• _EXERCISE BRIEF_
For the entries below, the expected answer is the line with "syn_area_mm2 0.00500 \", the line with "antenna_found_initial 0 \", and every line between them, exactly as written, and nothing more.

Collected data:
- Opening Delimiter -

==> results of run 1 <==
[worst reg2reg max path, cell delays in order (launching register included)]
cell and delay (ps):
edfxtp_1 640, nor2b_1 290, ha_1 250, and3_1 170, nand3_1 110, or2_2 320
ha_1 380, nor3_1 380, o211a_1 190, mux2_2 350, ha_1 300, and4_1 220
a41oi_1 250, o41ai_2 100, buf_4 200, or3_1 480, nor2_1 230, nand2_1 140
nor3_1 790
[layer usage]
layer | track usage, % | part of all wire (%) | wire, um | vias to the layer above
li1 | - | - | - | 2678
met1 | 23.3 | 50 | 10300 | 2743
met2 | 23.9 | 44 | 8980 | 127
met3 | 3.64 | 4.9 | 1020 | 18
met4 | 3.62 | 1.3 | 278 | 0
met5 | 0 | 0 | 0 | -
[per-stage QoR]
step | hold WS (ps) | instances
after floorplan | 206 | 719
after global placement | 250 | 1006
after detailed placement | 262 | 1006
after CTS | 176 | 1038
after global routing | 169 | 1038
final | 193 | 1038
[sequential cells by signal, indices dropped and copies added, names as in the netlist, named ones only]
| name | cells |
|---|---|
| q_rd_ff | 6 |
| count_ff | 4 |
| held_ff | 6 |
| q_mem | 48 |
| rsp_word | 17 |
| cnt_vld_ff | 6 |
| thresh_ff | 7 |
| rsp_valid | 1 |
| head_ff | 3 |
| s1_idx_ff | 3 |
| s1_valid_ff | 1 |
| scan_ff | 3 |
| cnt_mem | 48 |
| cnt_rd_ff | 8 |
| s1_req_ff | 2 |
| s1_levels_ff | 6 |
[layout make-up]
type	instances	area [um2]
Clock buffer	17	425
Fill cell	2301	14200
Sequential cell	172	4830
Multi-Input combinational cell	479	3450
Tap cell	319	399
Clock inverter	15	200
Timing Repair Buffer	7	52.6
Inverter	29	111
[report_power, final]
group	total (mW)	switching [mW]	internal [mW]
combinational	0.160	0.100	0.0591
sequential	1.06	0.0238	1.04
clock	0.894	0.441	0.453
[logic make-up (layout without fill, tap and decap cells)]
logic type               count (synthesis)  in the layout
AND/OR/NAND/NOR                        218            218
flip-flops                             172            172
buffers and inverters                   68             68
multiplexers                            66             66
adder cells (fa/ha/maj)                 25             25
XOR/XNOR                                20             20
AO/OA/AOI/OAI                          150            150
===== src/hlae_pkg.sv =====
// ----------------------------------------------------------------------------
// hlae_pkg
// Shared types, character codes and helpers for the HTML link attribute
// extractor.
// ----------------------------------------------------------------------------
package hlae_pkg;

	// Input word: one text byte and its end-of-string mark
	typedef struct packed {
		logic [7:0] text_byte;
		logic       is_last;
	} text_word_t;

	// Output word: copied character, separator or end marker
	typedef struct packed {
		logic [7:0] out_char;
		logic       is_end;
		logic       found_any;
	} link_word_t;

	// Character codes
	localparam logic [7:0] CHAR_LT    = 8'h3C; // <
	localparam logic [7:0] CHAR_GT    = 8'h3E; // >
	localparam logic [7:0] CHAR_QUOTE = 8'h22; // "
	localparam logic [7:0] CHAR_EQ    = 8'h3D; // =
	localparam logic [7:0] CHAR_SPACE = 8'h20;
	localparam logic [7:0] CHAR_TAB   = 8'h09;
	localparam logic [7:0] CHAR_CR    = 8'h0D;
	localparam logic [7:0] CHAR_UC_A  = 8'h41;
	localparam logic [7:0] CHAR_UC_Z  = 8'h5A;
	localparam logic [7:0] CASE_BIT   = 8'h20;

	// Attribute names, oldest byte in the high lane
	localparam logic [31:0] NAME_HREF = 32'h6872_6566;
	localparam logic [23:0] NAME_SRC  = 24'h73_7263;

	// Word length saturation point
	localparam logic [2:0] LEN_MAX  = 3'd5;
	localparam logic [2:0] LEN_HREF = 3'd4;
	localparam logic [2:0] LEN_SRC  = 3'd3;

	// Space, tab, LF, VT, FF, CR
	function automatic logic is_white(input logic [7:0] c);
		return (c == CHAR_SPACE) || ((c >= CHAR_TAB) && (c <= CHAR_CR));
	endfunction

	// Fold A..Z to lower case, everything else unchanged
	function automatic logic [7:0] fold_byte(input logic [7:0] c);
		return ((c >= CHAR_UC_A) && (c <= CHAR_UC_Z)) ? (c | CASE_BIT) : c;
	endfunction

endpackage
<file path="src/sv/lvsd_pkg.sv">
// Shared types and constants for the dirty-aware LRU victim selector.
// Used by every module of the block; depends on nothing.
package lvsd_pkg;

    localparam int WAYS  = 8;
    localparam int AGE_W = $clog2(WAYS);
    localparam int CNT_W = $clog2(WAYS + 1);
    localparam int THR_W = 4;

    localparam logic [THR_W-1:0] CKPT_COUNT_RESET = 4'd9;

    typedef logic [2:0]       way_t;
    typedef logic [AGE_W-1:0] age_t;
    typedef logic [CNT_W-1:0] cnt_t;
    typedef logic [THR_W-1:0] thr_t;
    typedef logic [7:0]       mask_t;

    typedef enum logic
    {
        CMD_REPLACE = 1'b0,
        CMD_TOUCH   = 1'b1
    } cmd_t;

    typedef enum logic [1:0]
    {
        KIND_INVALID = 2'd0,
        KIND_CLEAN   = 2'd1,
        KIND_CKPT    = 2'd2,
        KIND_TOUCH   = 2'd3
    } kind_t;

    typedef struct packed
    {
        cmd_t  cmd;
        way_t  touch_way;
        mask_t valid_mask;
        mask_t modified_mask;
        mask_t upgrading_mask;
    } req_item_t;

    typedef struct packed
    {
        way_t  victim_way;
        kind_t victim_kind;
    } rsp_item_t;

    // Request to make one way most recently used.
    typedef struct packed
    {
        logic en;
        way_t way;
    } upd_t;

endpackage

</file>
<file path="src/sv/lru_victim_select_dirty_aware.sv">
// Top level of the dirty-aware LRU victim selector for one cache set.
// Depends on lvsd_pkg, lvsd_select and lvsd_ages.
//
// Usage:
//   req channel (req_valid, req_stall, req): a replacement request or a
//   touch. The item is taken at an edge with req_valid high and req_stall
//   low, and lands in an input register.
//   rsp channel (rsp_valid, rsp_stall, rsp): one result item per request,
//   in request order, held in a result register until rsp_stall is low.
//   cfg channel (cfg_valid, cfg_ready, cfg_data): writes the checkpoint
//   count; write it only while no request is in flight.
// The result register loads from the input register once it is free, so a
// stalled result delays rsp_valid. One item per cycle is sustained while the
// receiver does not stall: the choice over the eight ways is a single
// combinational pass between the input and result registers, and the ages
// update on the same edge, so the next request sees them at once.
// Reset gives way i the age i and sets the checkpoint count to 9 (never).
// When the receiver stalls, the result holds and one more request can wait
// in the input register; then req_stall rises until the result is taken.
module lru_victim_select_dirty_aware
    import lvsd_pkg::*;
(
    input  logic      clk,
    input  logic      rst_n,
    input  logic      req_valid,
    output logic      req_stall,
    input  req_item_t req,
    output logic      rsp_valid,
    input  logic      rsp_stall,
    output rsp_item_t rsp,
    input  logic      cfg_valid,
    output logic      cfg_ready,
    input  thr_t      cfg_data
);

    req_item_t s1_item_reg;
    logic      s1_valid_reg;
    logic      s1_valid_next;
    rsp_item_t rsp_reg;
    logic      rsp_valid_reg;
    logic      rsp_valid_next;
    thr_t      thr_reg;

    logic      out_free;
    logic      advance;
    logic      req_take;
    rsp_item_t sel_rsp;
    upd_t      sel_upd;
    upd_t      age_upd;
    age_t      ages [WAYS];

    assign out_free  = !rsp_valid_reg || !rsp_stall;
    assign advance   = s1_valid_reg && out_free;
    assign req_stall = s1_valid_reg && !out_free;
    assign req_take  = req_valid && !req_stall;
    assign cfg_ready = 1'b1;

    assign s1_valid_next  = req_take || (s1_valid_reg && !advance);
    assign rsp_valid_next = advance || (rsp_valid_reg && rsp_stall);

    always_ff @(posedge clk or negedge rst_n)
    begin
        if (!rst_n)
        begin
            s1_valid_reg  <= 1'b0;
            rsp_valid_reg <= 1'b0;
            thr_reg       <= CKPT_COUNT_RESET;
        end
        else
        begin
            s1_valid_reg  <= s1_valid_next;
            rsp_valid_reg <= rsp_valid_next;
            if (cfg_valid && cfg_ready)
                thr_reg <= cfg_data;
        end
    end

    always_ff @(posedge clk)
    begin
        if (req_take)
            s1_item_reg <= req;
        if (advance)
            rsp_reg <= sel_rsp;
    end

    lvsd_select u_select
    (
        .item       (s1_item_reg),
        .ages       (ages),
        .ckpt_count (thr_reg),
        .rsp        (sel_rsp),
        .upd        (sel_upd)
    );

    // Ages change only when the request actually moves to the result register.
    assign age_upd = '{en: sel_upd.en && advance, way: sel_upd.way};

    lvsd_ages u_ages
    (
        .clk   (clk),
        .rst_n (rst_n),
        .upd   (age_upd),
        .ages  (ages)
    );

    assign rsp_valid = rsp_valid_reg;
    assign rsp       = rsp_reg;

endmodule

</file>
<file path="src/sv/lvsd_ages.sv">
// Per-way LRU age registers with the make-MRU update.
// Depends on lvsd_pkg.
module lvsd_ages
    import lvsd_pkg::*;
(
    input  logic clk,
    input  logic rst_n,
    input  upd_t upd,
    output age_t ages [WAYS]
);

    age_t age_reg  [WAYS];
    age_t age_next [WAYS];

    always_comb
    begin
        age_t hit_age;
        hit_age = age_reg[upd.way];
        for (int j = 0; j < WAYS; j++)
        begin
            age_next[j] = age_reg[j];
            if (upd.en)
            begin
                if (way_t'(j) == upd.way)
                    age_next[j] = '0;
                else if (age_reg[j] < hit_age)
                    age_next[j] = age_reg[j] + age_t'(1);
            end
        end
    end

    always_ff @(posedge clk or negedge rst_n)
    begin
        if (!rst_n)
        begin
            for (int j = 0; j < WAYS; j++)
                age_reg[j] <= age_t'(j);
        end
        else
        begin
            age_reg <= age_next;
        end
    end

    assign ages = age_reg;

endmodule

</file>
<file path="src/sv/lvsd_select.sv">
// Combinational victim choice for one registered request.
// Depends on lvsd_pkg; reads the current ages and the threshold register.
module lvsd_select
    import lvsd_pkg::*;
(
    input  req_item_t item,
    input  age_t      ages [WAYS],
    input  thr_t      ckpt_count,
    output rsp_item_t rsp,
    output upd_t      upd
);

    logic inv_found;
    way_t inv_way;
    cnt_t nmod;
    age_t best;
    way_t pick;
    logic old_found;
    way_t old_way;

    always_comb
    begin
        inv_found = 1'b0;
        inv_way   = '0;
        nmod      = '0;
        best      = '0;
        pick      = '0;
        old_found = 1'b0;
        old_way   = '0;

        // Scan downward so the lowest-numbered hit wins.
        for (int i = WAYS - 1; i >= 0; i--)
        begin
            if (!item.valid_mask[i])
            begin
                inv_found = 1'b1;
                inv_way   = way_t'(i);
            end
            if (ages[i] == age_t'(WAYS - 1))
            begin
                old_found = 1'b1;
                old_way   = way_t'(i);
            end
        end

        // Strictly greater keeps the lowest index on ties.
        for (int i = 0; i < WAYS; i++)
        begin
            if (item.modified_mask[i])
                nmod = nmod + cnt_t'(1);
            if (!item.modified_mask[i] && !item.upgrading_mask[i] && ages[i] > best)
            begin
                best = ages[i];
                pick = way_t'(i);
            end
        end
    end

    always_comb
    begin
        if (item.cmd == CMD_TOUCH)
        begin
            rsp.victim_way  = item.touch_way;
            rsp.victim_kind = KIND_TOUCH;
            upd.en          = (32'(item.touch_way) < WAYS);
            upd.way         = item.touch_way;
        end
        else if (inv_found)
        begin
            rsp.victim_way  = inv_way;
            rsp.victim_kind = KIND_INVALID;
            upd.en          = 1'b1;
            upd.way         = inv_way;
        end
        else if (32'(nmod) >= 32'(ckpt_count) && old_found)
        begin
            rsp.victim_way  = old_way;
            rsp.victim_kind = KIND_CKPT;
            upd.en          = 1'b0;
            upd.way         = old_way;
        end
        else
        begin
            rsp.victim_way  = pick;
            rsp.victim_kind = KIND_CLEAN;
            upd.en          = 1'b1;
            upd.way         = pick;
        end
    end

endmodule

</file>
<file path="config.mk">
export PLATFORM = sky130hd
export DESIGN_NAME = lru_victim_select_dirty_aware
export DESIGN_NICKNAME = d
export VERILOG_FILES = /design/src/sv/lvsd_pkg.sv /design/src/sv/lru_victim_select_dirty_aware.sv /design/src/sv/lvsd_ages.sv /design/src/sv/lvsd_select.sv
export SDC_FILE = /design/constraint.sdc
export NUM_CORES = 1
export LEC_CHECK = 0
export BUFFER_PORTS_ARGS = -buffer_cell sky130_fd_sc_hd__buf_2
export CORE_UTILIZATION = 57
export CTS_BUF_LIST = sky130_fd_sc_hd__clkbuf_16
export CTS_CLUSTER_SIZE = 40
export DETAILED_ROUTE_END_ITERATION = 6
export HOLD_SLACK_MARGIN = 0.1
export PLACE_DENSITY_LB_ADDON = 0.12
export SLEW_MARGIN = 10
export SYNTH_ARGS = -nofsm -noshare
export SYNTH_HDL_FRONTEND = slang
export SYNTH_HIERARCHICAL = 1
export SYNTH_SLANG_ARGS = --single-unit
</file>
<file path="constraint.sdc">
create_clock -name clk -period 22.1 [get_ports clk]
set_input_delay 2.21 -clock clk [delete_from_list [all_inputs] [get_ports clk]]
set_output_delay 2.21 -clock clk [all_outputs]
set_load 0.02 [all_outputs]
</file>
=== Word-level counts from Yosys, hierarchy flattened ===
Cells that the tools add are included.

* Add/sub/neg operators: 15
* Magnitude comparators: 18
* Equality and inequality tests: 15
* Muxes and demuxes: 79
* Bitwise gates (word level): 1
* Reductions and logical operators: 64

{| class="wikitable"
|+ Operators by type and width
! operator !! count
|-
| 3-bit 2-to-1 mux || 45
|-
| 4-bit 2-to-1 mux || 10
|-
| 3-bit by 1-bit adder with 3-bit output, second input constant || 8
|-
| 4-bit by 1-bit adder with 4-bit output, second input constant || 6
|-
| 3-bit == test, second input constant || 8
|-
| 3-bit less-than comparator || 8
|-
| 1-bit logical AND || 23
|-
| 3-bit greater-than comparator || 7
|-
| 1-bit zero test || 21
|-
| 1-bit 2-to-1 mux || 18
|-
| 2-bit AND reduction || 8
|-
| 2-bit nonzero test || 8
|-
| 5-bit 2-to-1 mux || 3
|-
| 3-bit == test, first input constant || 4
|-
| 3-bit binary-select mux with 3-bit select || 1
|-
| 2-bit by 3-bit == test with 1-bit output, first input constant || 2
|-
| 4-bit greater-or-equal comparator || 1
|-
| 4-bit greater-or-equal comparator, second input constant || 1
|-
| 2-bit 2-to-1 mux || 2
|-
| 3-bit inverter with 4-bit output || 1
|-
| 1-bit by 3-bit == test with 1-bit output, first input constant || 1
|-
| 3-bit by 1-bit greater-than comparator with 1-bit output, second input constant || 1
|-
| 3-bit zero test || 1
|-
| 1-bit logical OR || 3
|-
| 1-bit by 1-bit adder with 2-bit output, second input constant || 1
|}

* Flip-flop bits (word level): 63
* Input bits: 37
* Output and inout port bits: 8
* Word-level logic and storage cells: 210

=== Depth between registers and ports, before layout ===
* Depth in word-level cells: 35
* Gate-level depth with buffers: 52
* Gate-level depth less buffers: 49

=== Cells and area by module ===
The synthesis kept the hierarchy.

{| class="wikitable"
|+ By module, submodules not included
! module !! instances !! cells an instance !! area an instance (µm²) !! sequential area each (µm²)
|-
| lvsd_ages || 1 || 242 || 2125.8 || 615.6
|-
| lvsd_select || 1 || 232 || 1629.1 || 0.0
|-
| lru_victim_select_dirty_aware || 1 || 53 || 1243.7 || 1143.6
|}

=== Least setup slack after synthesis ===
OpenSTA, ideal clock, no wires.

* Kind: reg2reg
* Start point: reg s1_item_reg[8] (netlist bit)
* End point: reg u_ages.age_reg, in the netlist u_ages/ages[5]
* Library setup time: 64 ps
* Arrival time: 11603 ps
* Data required time: 22036 ps
* Setup slack: 10433 ps
* Stages on the path, launching flop included: 51
* Path buffers: 3
* Clock period less this slack: 11667 ps
* Cells stage by stage: edfxtp_1 nor2_1 nand2_1 ha_1 nand3_1 o21ai_1 nor2_4 mux2_2 ha_1 o22a_1 o22ai_2 mux2_4 ha_1 or2_2 maj3_1 o21ai_1 mux2_4 ha_1 (+15 left out) mux2_4 ha_1 and3_1 nor4_1 nor2_1 nor2_1 a2111oi_0 a21oi_1 buf_4 buf_4 clkbuf_1 mux4_2 mux2i_1 ha_1 a21oi_1 nand2_1 or4_1 nand3_1

{| class="wikitable"
|+ RTL lines
! item !! line !! source
|-
| start, declared || lru_victim_select_dirty_aware.sv:36 || <nowiki>req_item_t s1_item_reg;</nowiki>
|-
| start signal, assigned || lru_victim_select_dirty_aware.sv:81 || <nowiki>s1_item_reg <= req;</nowiki>
|-
| end signal, assigned by index || lvsd_ages.sv:37 || <nowiki>age_reg[j] <= age_t'(j);</nowiki>
|-
| end signal, assigned || lvsd_ages.sv:41 || <nowiki>age_reg <= age_next;</nowiki>
|-
| end, declared || lvsd_ages.sv:12 || <nowiki>age_t age_reg [WAYS];</nowiki>
|}

=== Worst setup path in the final report ===
* Start point: reg s1_item_reg[8] (netlist bit)
* End point: reg u_ages.age_reg, in the netlist u_ages/ages[5]

* Longest elaborated chain between the ends: 35
* Elaborated cells on any way between the ends: 61
* Those cells by class: add/sub: 7; order compare: 9; eq/ne: 1; mux: 29; bitwise: 1; reduce/logical: 14

{| class="wikitable"
|+ Ends and longest elaborated chain
! item !! line !! source
|-
| parallel branches: the longest is 25 deep, another holds 4-bit by 1-bit adder with 4-bit output || -- ||
|-
| 4-bit 2-to-1 mux * || lvsd_select.sv:75 || <nowiki>else if (32'(nmod) >= 32'(ckpt_count) && old_found)</nowiki>
|-
| 4-bit 2-to-1 mux * || lvsd_select.sv:68 || <nowiki>else if (inv_found)</nowiki>
|-
| 4-bit 2-to-1 mux * || lvsd_select.sv:61 || <nowiki>if (item.cmd == CMD_TOUCH)</nowiki>
|-
| 3-bit inverter with 4-bit output (not written as such) || lvsd_ages.sv:18 || <nowiki>hit_age = age_reg[upd.way];</nowiki>
|-
| 3-bit binary-select mux with 3-bit select || lvsd_ages.sv:18 ||
|-
| 3-bit 2-to-1 mux (not written as such) (2 in series) || lvsd_ages.sv:18 ||
|-
| 3-bit less-than comparator || lvsd_ages.sv:26 || <nowiki>else if (age_reg[j] < hit_age)</nowiki>
|-
| 2-bit nonzero test (no source line) || -- ||
|-
| 2-bit AND reduction (no source line) || -- ||
|}

Mark *: on every way between the ends. The select of a mux whose other input is x is not followed.
A chain may end at the register's enable or synchronous reset.

==> results_dict.tcl <==
set metrics [dict create \
    status "finished, final reports clean" \
    synth-simple-area-share 0.224 \
    busiest_layer "met2" \
    layout_common_cells "74 x nand2_1, 48 x ha_1, 43 x buf_2" \
    postCtsHoldBufs 0 \
    crit_cells 45 \
    synth-compound-area-share 0.170 \
    p_seq_frac 0.277 \
    cp_slowest_cell "o211ai_1" \
    ant_nets 0 \
    setup_tns_ns 0 \
    syn_area_mm2 0.00500 \
    clk_pin_slew_ns 0.06 \
    cts_buffers 9 \
    async_flop_share 0.476 \
    maxCapViolCount 0 \
    die_area_mm2 0.00915 \
    synth_xor_area_frac 0.0228 \
    synth_top_family_by_area "simple AND/OR/NAND/NOR gates" \
    finalMaxSlewViolations 0 \
    final_util 0.669 \
    core_mm2 0.00834 \
    rsz0062_at_grt "no" \
    max_stage_delay_ns 0.91 \
    synth_nets 612 \
    criticalPathCategory "register to register" \
    drt_first_pass_iters 5 \
    clock.fmax_mhz 75.8 \
    p_int_mw 0.447 \
    ys_seq_area_frac 0.352 \
    clock-root-buffer "clkbuf_16" \
    routedWlPerCell_um 17.2 \
    hold_path_class "register to register" \
    powerDensity_mw_per_mm2 146 \
    crit_fanout 14 \
    cp-start-kind "register" \
    std_cell_rows 33 \
    grt_pass1_wl_mm 19.0 \
    overflow 0 \
    place_congestion 0.834 \
    ctsHtreeMaxLevel 3 \
    whs_path_depth 1 \
    hold_viol_final 0 \
    vdd_drop_max_mv 0.0736 \
    finalSetupViolCount 0 \
    global_route.usage.met3 0.0510 \
    grt_max_degree 31 \
    worst_pin_slew_ns 1.14 \
    worst_ep_arrival_time_ns 13.47 \
    post_cts_buffers 0 \
    io_pins 45 \
    fp.dieH_um 95.6 \
    layout-drive-gt1-share 0.187 \
    dp_hpwl_mm 8.59 \
    ys_ff_latch 63 \
    synth-edff-count 33 \
    slew_headroom 0.236 \
    largest_reg_flops 28 \
    crit_buf_inv 0 \
    skew_ns 0.00649 \
    clockBufferDepth 2 \
    timing.reg2reg.setup_slack_ns 8.91 \
    combPwrFrac 0.563 \
    met2_usage 0.448 \
    switching_share 0.450 \
    synth_top_area_frac 0.198 \
    synth-adder-area-share 0.124 \
    grt_pass1_vias 3983 \
    ys_warn_count 6 \
    synth.area.top_cells "edfxtp_1 20%, ha_1 12%, dfrtp_1 8.0%, dfstp_2 7.4%, nand2_1 5.6%" \
    io_buffer_count 43 \
    antenna_found_initial 0 \
    drc 0 \
    grt.total_usage 0.274 \
    yosys.area.top_type "edfxtp_1" \
    wl_mm 11.8 \
    critPathRequiredTime_ns 22.37 \
    post_cts_resized 0 \
    synthFlopType "edfxtp_1" \
    cts_tree "built" \
    layout_min_cycle_time_ns 13.20 \
    clock-sinks 63 \
    ys_types 76 \
    cp-end-kind "register" \
    netlist_instances 527 \
    initial_core_util 0.599 \
    min_period_over_period 0.597 \
    r2r_cells 45 \
    clock_latency_ns 0.34 \
    switching_power_mw 0.365 \
    cp_top_family "simple AND/OR/NAND/NOR gates" \
    synth_area_per_cell_um2 9.48 \
    p_leak_nw 2.46 \
    syn_to_final_growth_pct 11.6 \
    cp_common_cell "ha_1" \
    final_common_cell "nand2_1" \
    die_w_um 95.6 \
    grtUsageMet1 0.358 \
    vias 4297 \
    nNetsFinal 657 \
    power_frac_clock 0.160 \
    synth_mux_area_frac 0.0693 \
    viasPerCell 6.30 \
    antenna_cells 0 \
    drt_iter0_markers 293 \
]
==> metal layers <==
| layer | up-vias | wire length (µm) |
|---|---|---|
| met2 | 174 | 5520 |
| met4 | 0 | 293 |
| met5 | - | 0 |
| met3 | 27 | 740 |
| met1 | 2027 | 5200 |
| li1 | 2069 | - |
==> path summary, 6_finish.rpt <==
check / from / to
worst max-delay path: s1_item_reg[8] / u_ages/ages[5]
worst min-delay path: thr_reg[2] / thr_reg[2]
min in group asynchronous: rst_n / u_ages/ages[14]
max in group asynchronous: rst_n / rsp_valid
worst max register to register: s1_item_reg[8] / u_ages/ages[5]
worst min register to register: thr_reg[2] / thr_reg[2]
==> cell usage after synthesis, types with 9 or more instances <==
cell      instances
nand3_1          35
nand4_1           9
o21ai_0           9
dfrtp_1          16
nand2b_1         14
inv_1            31
nand2_1          74
and2_1           11
nor2_1           27
ha_1             48
edfxtp_1         33
and3_1           11
dfstp_2          14
o211ai_1         10
a21oi_1          27
==> cell type report <==
type | count | area (µm²)
inverter | 31 | 116
tap | 105 | 131
fill | 662 | 2760
timing repair buffer | 46 | 238
sequential | 63 | 1760
clock buffer | 9 | 225
clock inverter | 7 | 50.0
multi-input combinational | 421 | 3060
==> metrics by stage <==
step / hold slack [ns] / std cells / worst slack [ns] / area (µm²) / power (mW)
floorplan: 0.458 / 527 / 10.43 / 5000 / 0.569
global placement: 0.481 / 666 / 9.60 / 5300 / 0.650
detailed placement: 0.481 / 666 / 9.07 / 5300 / 0.673
CTS: 0.493 / 682 / 9.01 / 5580 / 0.806
global route: 0.519 / 682 / 8.16 / 5580 / 0.886
finish: 0.492 / 682 / 8.91 / 5580 / 0.812
==> worst reg2reg max path: cells and delay by family, from the launching register on <==
kind | cells | cell delay (ns)
AO/OA/AOI/OAI | 9 | 3.00
multiplexers | 8 | 3.28
adder cells (fa/ha/maj) | 10 | 3.06
AND/OR/NAND/NOR | 18 | 3.38
flip-flops | 1 | 0.41
==> cell families (layout without fill, tap and decap cells) <==
logic type	count (synthesis)	after routing
fa+ha+maj	50	50
xor+xnor	13	13
buf+inv	43	93
other cells	1	1
flops	63	63
compound gates	112	112
simple gates	219	219
mux	26	26
==> power by group through the flow <==
stage	clock network (mW)	logic, mW	registers, mW
2_1_floorplan	0	0.367	0.202
3_3_place_gp	0	0.425	0.225
3_5_place_dp	0	0.447	0.226
4_1_cts	0.132	0.450	0.224
5_1_grt	0.138	0.516	0.232
6_report	0.130	0.458	0.225
(Power assumes the default switching activity.)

- Closing Delimiter -

• _SOLVED EXERCISE_
    syn_area_mm2 0.00500 \
    clk_pin_slew_ns 0.06 \
    cts_buffers 9 \
    async_flop_share 0.476 \
    maxCapViolCount 0 \
    die_area_mm2 0.00915 \
    synth_xor_area_frac 0.0228 \
    synth_top_family_by_area "simple AND/OR/NAND/NOR gates" \
    finalMaxSlewViolations 0 \
    final_util 0.669 \
    core_mm2 0.00834 \
    rsz0062_at_grt "no" \
    max_stage_delay_ns 0.91 \
    synth_nets 612 \
    criticalPathCategory "register to register" \
    drt_first_pass_iters 5 \
    clock.fmax_mhz 75.8 \
    p_int_mw 0.447 \
    ys_seq_area_frac 0.352 \
    clock-root-buffer "clkbuf_16" \
    routedWlPerCell_um 17.2 \
    hold_path_class "register to register" \
    powerDensity_mw_per_mm2 146 \
    crit_fanout 14 \
    cp-start-kind "register" \
    std_cell_rows 33 \
    grt_pass1_wl_mm 19.0 \
    overflow 0 \
    place_congestion 0.834 \
    ctsHtreeMaxLevel 3 \
    whs_path_depth 1 \
    hold_viol_final 0 \
    vdd_drop_max_mv 0.0736 \
    finalSetupViolCount 0 \
    global_route.usage.met3 0.0510 \
    grt_max_degree 31 \
    worst_pin_slew_ns 1.14 \
    worst_ep_arrival_time_ns 13.47 \
    post_cts_buffers 0 \
    io_pins 45 \
    fp.dieH_um 95.6 \
    layout-drive-gt1-share 0.187 \
    dp_hpwl_mm 8.59 \
    ys_ff_latch 63 \
    synth-edff-count 33 \
    slew_headroom 0.236 \
    largest_reg_flops 28 \
    crit_buf_inv 0 \
    skew_ns 0.00649 \
    clockBufferDepth 2 \
    timing.reg2reg.setup_slack_ns 8.91 \
    combPwrFrac 0.563 \
    met2_usage 0.448 \
    switching_share 0.450 \
    synth_top_area_frac 0.198 \
    synth-adder-area-share 0.124 \
    grt_pass1_vias 3983 \
    ys_warn_count 6 \
    synth.area.top_cells "edfxtp_1 20%, ha_1 12%, dfrtp_1 8.0%, dfstp_2 7.4%, nand2_1 5.6%" \
    io_buffer_count 43 \
    antenna_found_initial 0 \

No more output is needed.